(Available data begins)

<file path="src/rtl/flash_bitstream_streamer_pkg.sv">
// Shared flash-access definitions: SPI opcodes,
// command length and streamer state encodings.
package flash_bitstream_streamer_pkg;

  localparam logic [7:0] SPI_READ = 8'h03;
  localparam int unsigned CMD_BITS = 32;

  typedef enum logic [2:0] {
    S_IDLE   = 3'd0,
    S_ARMED  = 3'd1,
    S_CMD    = 3'd2,
    S_DATA   = 3'd3,
    S_FINISH = 3'd4
  } state_e;

endpackage

</file>
<file path="src/rtl/flash_bitstream_streamer_spi_cmd_shifter.sv">
// 32-bit parallel-load MSB-first command shifter.
// done_o rises once all bits have been shifted out.
module spi_cmd_shifter
  import flash_bitstream_streamer_pkg::*;
(
  input  logic        clk_i,
  input  logic        rst_i,
  input  logic        load_i,
  input  logic [31:0] data_i,
  input  logic        shift_i,
  output logic        msb_o,
  output logic        done_o
);

  logic [31:0] sr_q;
  logic [5:0]  cnt_q;

  assign msb_o  = sr_q[31];
  assign done_o = (cnt_q == 6'(CMD_BITS));

  // Load clears the bit count; each shift emits one bit.
  always_ff @(posedge clk_i or posedge rst_i) begin
    if (rst_i) begin
      sr_q  <= '0;
      cnt_q <= '0;
    end else if (load_i) begin
      sr_q  <= data_i;
      cnt_q <= '0;
    end else if (shift_i && !done_o) begin
      sr_q  <= {sr_q[30:0], 1'b0};
      cnt_q <= cnt_q + 6'd1;
    end
  end

endmodule

</file>
<file path="src/rtl/flash_bitstream_streamer.sv">
// Flash-side bitstream streamer: sends a SPI READ,
// then forwards flash data one bit per clk.
module flash_bitstream_streamer
  import flash_bitstream_streamer_pkg::*;
#(
  parameter logic [23:0] START_ADDR     = 24'hCE0000,
  parameter logic [31:0] BITSTREAM_BITS = 32'd6_000_000,
  parameter logic [7:0]  READ_CMD       = SPI_READ
) (
  input  logic clk,
  input  logic reset,
  input  logic store_flash_command,
  input  logic read_bitstream,
  input  logic prog_chan_in_progress,
  output logic bitstream,
  output logic end_bitstream,
  output logic spi_cs_n,
  output logic spi_sck,
  output logic spi_mosi,
  input  logic spi_miso,
  output logic stream_abort
);

  state_e      state_q, state_d;
  logic        cs_n_q, cs_n_d;
  logic        sck_en_q, sck_en_d;
  logic        mosi_q, mosi_d;
  logic        bit_q, bit_d;
  logic        end_q, end_d;
  logic        abort_q, abort_d;
  logic [31:0] cnt_q, cnt_d;
  logic        sh_load, sh_shift;
  logic        sh_msb, sh_done;
  logic        abort_req;
  logic        last_bit;

  spi_cmd_shifter u_shifter (
    .clk_i  (clk),
    .rst_i  (reset),
    .load_i (sh_load),
    .data_i ({READ_CMD, START_ADDR}),
    .shift_i(sh_shift),
    .msb_o  (sh_msb),
    .done_o (sh_done)
  );

  assign last_bit = (cnt_q == BITSTREAM_BITS - 32'd1);

  assign abort_req =
    (!read_bitstream &&
     (state_q == S_CMD || state_q == S_DATA)) ||
    (!prog_chan_in_progress &&
     (state_q == S_ARMED || state_q == S_CMD ||
      state_q == S_DATA));

  assign bitstream     = bit_q;
  assign end_bitstream = end_q;
  assign spi_cs_n      = cs_n_q;
  assign spi_mosi      = mosi_q;
  assign stream_abort  = abort_q;
  assign spi_sck       = ~clk & sck_en_q;

  // State and registered outputs.
  always_ff @(posedge clk or posedge reset) begin
    if (reset) begin
      state_q  <= S_IDLE;
      cs_n_q   <= 1'b1;
      sck_en_q <= 1'b0;
      mosi_q   <= 1'b0;
      bit_q    <= 1'b1;
      end_q    <= 1'b0;
      abort_q  <= 1'b0;
      cnt_q    <= '0;
    end else begin
      state_q  <= state_d;
      cs_n_q   <= cs_n_d;
      sck_en_q <= sck_en_d;
      mosi_q   <= mosi_d;
      bit_q    <= bit_d;
      end_q    <= end_d;
      abort_q  <= abort_d;
      cnt_q    <= cnt_d;
    end
  end

  // Next state; abort overrides every other transition.
  always_comb begin
    state_d  = state_q;
    cs_n_d   = cs_n_q;
    sck_en_d = sck_en_q;
    mosi_d   = 1'b0;
    bit_d    = 1'b1;
    end_d    = 1'b0;
    abort_d  = abort_q;
    cnt_d    = cnt_q;
    sh_load  = 1'b0;
    sh_shift = 1'b0;
    unique case (state_q)
      S_IDLE: begin
        cs_n_d   = 1'b1;
        sck_en_d = 1'b0;
        if (store_flash_command) begin
          sh_load = 1'b1;
          abort_d = 1'b0;
          state_d = S_ARMED;
        end
      end
      S_ARMED: begin
        cs_n_d   = 1'b1;
        sck_en_d = 1'b0;
        cnt_d    = '0;
        if (read_bitstream) begin
          state_d  = S_CMD;
          cs_n_d   = 1'b0;
          sck_en_d = 1'b1;
          sh_shift = 1'b1;
          mosi_d   = sh_msb;
        end
      end
      S_CMD: begin
        if (sh_done) begin
          state_d = S_DATA;
        end else begin
          sh_shift = 1'b1;
          mosi_d   = sh_msb;
        end
      end
      S_DATA: begin
        bit_d = spi_miso;
        cnt_d = cnt_q + 32'd1;
        if (last_bit) begin
          end_d   = 1'b1;
          state_d = S_FINISH;
        end
      end
      S_FINISH: begin
        cs_n_d   = 1'b1;
        sck_en_d = 1'b0;
        if (!read_bitstream) state_d = S_IDLE;
      end
      default: state_d = S_IDLE;
    endcase
    if (abort_req) begin
      state_d  = S_IDLE;
      cs_n_d   = 1'b1;
      sck_en_d = 1'b0;
      mosi_d   = 1'b0;
      bit_d    = 1'b1;
      end_d    = 1'b0;
      abort_d  = 1'b1;
      sh_shift = 1'b0;
    end
  end

endmodule

</file>
<file path="config.mk">
export PLATFORM = sky130hd
export DESIGN_NAME = flash_bitstream_streamer
export DESIGN_NICKNAME = d
export VERILOG_FILES = /design/src/rtl/flash_bitstream_streamer_pkg.sv /design/src/rtl/flash_bitstream_streamer_spi_cmd_shifter.sv /design/src/rtl/flash_bitstream_streamer.sv
export SDC_FILE = /design/constraint.sdc
export NUM_CORES = 1
export LEC_CHECK = 0
export BUFFER_PORTS_ARGS = -buffer_cell sky130_fd_sc_hd__buf_4
export CAP_MARGIN = 20
export CORE_ASPECT_RATIO = 1.5
export CORE_MARGIN = 3
export CORE_UTILIZATION = 43
export DETAILED_ROUTE_END_ITERATION = 10
export PLACE_DENSITY = 0.69
export SLEW_MARGIN = 0
export SYNTH_ARGS = -nofsm -noshare
export SYNTH_HDL_FRONTEND = slang
export SYNTH_HIERARCHICAL = 1
export SYNTH_SLANG_ARGS = --single-unit
export TNS_END_PERCENT = 50
</file>
<file path="constraint.sdc">
create_clock -name clk -period 3.35 [get_ports clk]
set_clock_uncertainty 0.15 [all_clocks]
set_input_delay 0.5025 -clock clk [delete_from_list [all_inputs] [get_ports clk]]
set_output_delay 0.5025 -clock clk [all_outputs]
set_load 0.005 [all_outputs]
</file>
==> results.toml, run 1 <==
[min_path]
min_path_type = "input pin to async pin"

[routing]
firstDrtPassIters = 4
drc = 0
ant_nets = 0
via_per_inst = 5.46
avgRoutedWirePerCell_um = 14.4
totalWireLength_um = 10500
dr.first_iter.drc_count = 158
num_vias = 4000

[cts]
clk_latency_ps = 450
cts_hold_buf = 0
tritoncts = "yes"
cts_resized = 0
postCtsSetupBuffers = 0
clk_pin_slew_ps = 60

[timing]
setup_viol = 0
rsz0062_at_grt = "no"
slew_viol_final = 0
tightestPinTransition_ps = 820
slew-limit-headroom_pct = 45.2
worst_slack_ps = 542
hold_viol_final = 0
setup_tns_ps = 0

[floorplanning]
ioPinCount = 12
start_util_pct = 44.1
rows = 48
die_h_um = 139
die_w_um = 94.8
die-area_sq_mm = 0.0132
coreArea_sq_mm = 0.0115

[layout]
final_nets = 586
diodes = 0
layout-drive-gt1-share_pct = 17.4
final_util_pct = 48.6
fill_cells = 1099
area_growth_pct = 10.3

[global_route]
grt_remaining_overflow = 0
grt_pass1_wl_um = 18500
grt_start_max_net_pins = 72
antenna_found_initial = 0
grt_use_total_pct = 17.2
grt_pass1_vias = 4037

[yosys]
synth-simple-area-share_pct = 24.9
synth_mux_area_share_pct = 0.615
synth.cell_area_sq_mm = 0.00509
synth-compound-area-share_pct = 19.4
synth-async-reset-ratio_pct = 100
synth_cell_types = 56
ys_seq_area_share_pct = 38.9
synthCells = 554
post_synth.cell_area_avg_sq_um = 9.18
ys.flop_type = "dfrtp_1"
synth_warnings = 6
synth_edf_count = 0
synth-seq-cells = 79
synth_adder_area_share_pct = 0.738
synth_xor_area_share_pct = 4.48
synth_top_family_by_area = "simple AND/OR/NAND/NOR gates"

[worst_setup_path]
cpMostUsedCell = "clkbuf_16"
path_max_fanout = 2
crit_family = "buffers and inverters"
path_buf_inv = 3
worstPathRequired_ps = 2700
cp_cell_sequence = "clkbuf_16 > clkbuf_16 > nor2b_1 > buf_4"
slowest_delay_ps = 130
ff2ff_setup_slack_ps = 730
end_kind = "primary output"
start_kind = "clock port"
critPathKind = "clock port to primary output"
critPathArrivalTime_ps = 2160
critPathSlowestCell = "clkbuf_16"

[power]
p_per_area_mw_per_mm2 = 535
ir_drop_v = 0.000338
p_leak_uw = 0.00235

[placement]
gp_congestion = 0.820
port-buffer-count = 11
dp_hpwl_um = 6640
place_ws_ps = 742

[job]
max_cap_violations = 0

[run_status]
outcome = "complete, no violations"
==> report_power, final <==
group          total (uW)  internal (uW)  leakage [uW]  switching, uW
sequential           1180           1080       0.00100           96.8
combinational         566            280       0.00115            286
clock                1260            831      0.000200            429
total                3000           2190       0.00235            812
==> worst min-delay path: stages <==
cell,delay [ps]
buf_4,110
inv_1,40
buf_4,430
==> flip-flops by register name (all words and copies together), names as in the netlist <==
name and cells:
state_q 3, bitstream 1, stream_abort 1, cnt_q 32, u_shifter/cnt_q 6, sck_en_q 1, spi_mosi 1, end_bitstream 1
spi_cs_n 1, u_shifter/sr_q 32
==> stage by stage <==
| stage | power (uW) | instance area [sq um] | std cells | hold slack [ps] |
|---|---|---|---|---|
| 2_1_floorplan | 1670 | 5200 | 584 | 306 |
| 3_3_place_gp | 1730 | 5200 | 713 | 329 |
| 3_5_place_dp | 1760 | 5200 | 713 | 324 |
| 4_1_cts | 3040 | 5610 | 732 | 45.3 |
| 5_1_grt | 3150 | 5610 | 732 | 91.8 |
| 6_report | 3000 | 5610 | 732 | 39.5 |
==> layout make-up <==
type	instances	area [sq um]	area share [%]
multi-input cells	420	2680	47.8
flip-flops and latches	79	1980	35.3
clock buffers	14	322	5.73
repair buffers	22	190	3.39
well taps	150	188	3.35
inverters	41	154	2.74
clock inverters	6	92.6	1.65
==> cell usage in the layout (no fill, tap or decap), types with 17 or more instances in the layout <==
cell	synthesis	final
buf_4	0	21
a21oi_1	39	39
conb_1	2	32
or2b_2	17	17
inv_1	41	41
o31a_1	31	31
o22ai_2	28	28
nor2_1	37	37
nand3_1	43	43
nand2_1	57	57
dfrtp_1	77	77
==> kinds of logic after synthesis <==
logic type                 Yosys count
AOI/OAI and AO/OA                  124
buffers and inverters               85
other                                2
adders and majority gates            3
and+or+nand+nor                    232
muxes                                3
DFF                                 79
xor gates and xnor gates            26
==> synthesized netlist by cell type, types with 2 or more instances <==
cell type	count	area, sq um
o22ai_1	4	25.0
a21oi_1	39	195
dlygate4sd1_1	3	26.3
dfstp_2	2	52.6
o21ai_0	12	60.1
a31oi_1	2	12.5
ha_1	3	37.5
clkbuf_1	17	63.8
buf_2	3	15.0
and4_1	2	17.5
nand4_1	9	56.3
or2_2	2	12.5
buf_8	3	45.0
o31a_1	31	272
a22o_1	2	17.5
or2b_1	2	15.0
nor2_1	37	139
nand2_1	57	214
or3_1	7	43.8
xor2_1	12	105
nand3_1	43	215
inv_1	41	154
mux2i_1	2	20.0
conb_1	2	7.51
clkbuf_8	16	220
or4_1	4	30.0
nor3_1	7	35.0
nor2b_1	6	37.5
nor4b_1	3	26.3
nor3b_1	2	15.0
o22ai_2	28	350
dfrtp_1	77	1930
nand2b_1	14	87.6
and3_1	2	12.5
or2b_2	17	149
nor4_1	8	50.1
xnor2_1	14	123
==> final timing paths <==
path	cells past startpoint	startpoint	endpoint
min	3	reset	u_shifter/sr_q[9]$_DFFE_PP0P_
min in group clk	2	spi_miso	bitstream$_DFF_PP1_
max	4	clk	spi_sck
min reg2reg	1	sck_en_q$_DFFE_PP0P_	sck_en_q$_DFFE_PP0P_
max reg2reg	11	u_shifter/cnt_q[0]$_DFFE_PP0P_	u_shifter/cnt_q[5]$_DFFE_PP0P_
max in group asynchronous	3	reset	spi_cs_n$_DFFE_PP1P_
==> layer usage <==
layer / vias up / track usage [%] / wire length [um]
met5: - / 0 / 0
met4: 0 / 8.37 / 274
met3: 24 / 3.20 / 273
met2: 76 / 29.6 / 5590
met1: 1960 / 20.2 / 4390
li1: 1940 / - / -
Power figures use the tool's default switching activity.
==> run 2: changes to the inputs <==
PLACE_DENSITY = 0.72   (was 0.69)
clock period = 2.26 ns   (was 3.35 ns; I/O delays follow)
==> run 2 against run 1 <==
Compared with the run above: cell area up 7.2%; power up 51%; sequential share of layout area down 2.4 points; non-clock buffer count up 33; utilization up 3.5 points; combinational power up 64%; critical path type is now register to register; largest cell class unchanged; largest power group unchanged.
==> results.toml, run 2 (same netlist as run 1, synthesis figures left out) <==
[layout]
final_nets = 619
multi_input_area_sq_mm = 0.00276
layout_common_cells = "dfrtp_1 (77), nand2_1 (55), buf_4 (47)"
regArea_sq_mm = 0.00198
diodes = 0
top_regs = "cnt_q (32), u_shifter/sr_q (32), u_shifter/cnt_q (6)"
layout-drive-gt1-share_pct = 23.6
area_growth_pct = 18.2
final_common_cell = "dfrtp_1"
fill_cells = 1048
final_area_sq_mm = 0.00601

[cts]
clk_pin_slew_ps = 60
tritoncts = "yes"
clk_latency_ps = 450

[timing]
fmax_mhz = 453
setup_viol = 0
hold_viol_final = 0
whs_ps = 36.2
setup_tns_ps = 0
fin_crit_ps = 2210
tightestPinTransition_ps = 533
rsz0062_at_grt = "yes"
slew-limit-headroom_pct = 64.5
slew_viol_final = 0
finalCritPeriodShare_pct = 97.7
worst_slack_ps = 52.7

[routing]
num_vias = 4160
via_per_inst = 5.44
firstDrtPassIters = 4
totalWireLength_um = 11200
drc = 0
ant_nets = 0
avgRoutedWirePerCell_um = 14.7
dr.first_iter.drc_count = 242

[global_route]
grt_use_total_pct = 17.6
grt_pass1_wl_um = 19000
grt_pass1_vias = 4215
grt_start_max_net_pins = 73
antenna_found_initial = 0
grt_remaining_overflow = 0

[worst_setup_path]
path_max_fanout = 5
worstPathRequired_ps = 2480
cp_cell_sequence = "and4_4 > or4b_4 > or3_4 > or3_1 > a21oi_1"
slowest_delay_ps = 490
end_kind = "register"
path_buf_inv = 0
critPathSlowestCell = "or4b_4"
critPathKind = "register to register"
start_kind = "register"
crit_family = "simple AND/OR/NAND/NOR gates"
critPathArrivalTime_ps = 2430

[placement]
port-buffer-count = 11
dp_hpwl_um = 7140
place_ws_ps = -67.0
placed_cell_area_sq_mm = 0.00544
gp_congestion = 0.819

[floorplanning]
ioPinCount = 12
start_util_pct = 44.1
die_h_um = 139
coreArea_sq_mm = 0.0115
die_w_um = 94.8
rows = 48
die-area_sq_mm = 0.0132

[run_status]
outcome = "complete, no violations"

[job]
max_cap_violations = 0

[power]
ir_drop_v = 0.000400
p_per_area_mw_per_mm2 = 755
p_leak_uw = 0.00257

[min_path]
min_path_type = "input pin to register"
==> run 2: changes by cell type in the layout (fill, tap and decap cells not counted), sizes merged <==
cell         change
dlygate4sd3      +2
inv              +1
buf             +29
clkinvlp         -1
clkbuf           +2
==> run 2: power breakdown <==
group	total [uW]	leakage, uW	switching, uW	internal (uW)
registers	1740	0.00100	138	1600
logic	931	0.00136	457	474
clock network	1870	0.000204	636	1230
==> run 2: metal layers <==
metal / global-route usage, % / share of wire (%)
met5: 0 / 0
met4: 7.76 / 2.3
met3: 3.37 / 2.9
met2: 31.9 / 55
met1: 19.6 / 40
==> run 2: metrics by stage <==
step                util (%)  total power [uW]  instances
floorplan                  -              2480        584
global placement        47.2              2600        740
detailed placement      47.2              2660        740
CTS                     50.9              4550        761
global route            52.1              4770        765
finish                  52.1              4540        765
==> run 2: layout make-up <==
| class | instances | share of cell area, % |
|---|---|---|
| clock buffer | 14 | 5.35 |
| clock inverter | 6 | 1.50 |
| inverter | 41 | 2.56 |
| multi-input combinational | 420 | 45.9 |
| timing repair buffer | 55 | 8.62 |
| sequential | 79 | 32.9 |
| tap | 150 | 3.12 |
==> run 2: timing repair <==
item,4_1_cts,5_1_grt
gates cloned,0,2
hold endpoints to repair,78,0
pin swaps,1,9
endpoints found under the setup margin,16,39
hold buffers,2,0
buffers inserted,0,2
resized for setup,2,18
==> run 2: worst paths after layout <==
kind / cells after the start / to / slack, ps / startpoint
min reg2reg: 2 / spi_cs_n$_DFFE_PP1P_ / 360 / spi_cs_n$_DFFE_PP1P_
min in group asynchronous: 4 / u_shifter/sr_q[6]$_DFFE_PP0P_ / 450 / reset
max reg2reg: 5 / cnt_q[30]$_DFFE_PP0P_ / 50 / cnt_q[13]$_DFFE_PP0P_
min: 2 / state_q[2]$_DFFE_PP0P_ / 40 / read_bitstream
max: 5 / cnt_q[30]$_DFFE_PP0P_ / 50 / cnt_q[13]$_DFFE_PP0P_
max in group asynchronous: 4 / bitstream$_DFF_PP1_ / 1120 / reset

(Available data ends)

- **Required work**:
Scan the entries for lines with the string "after". Report only how many there are.

- **Task response**:
3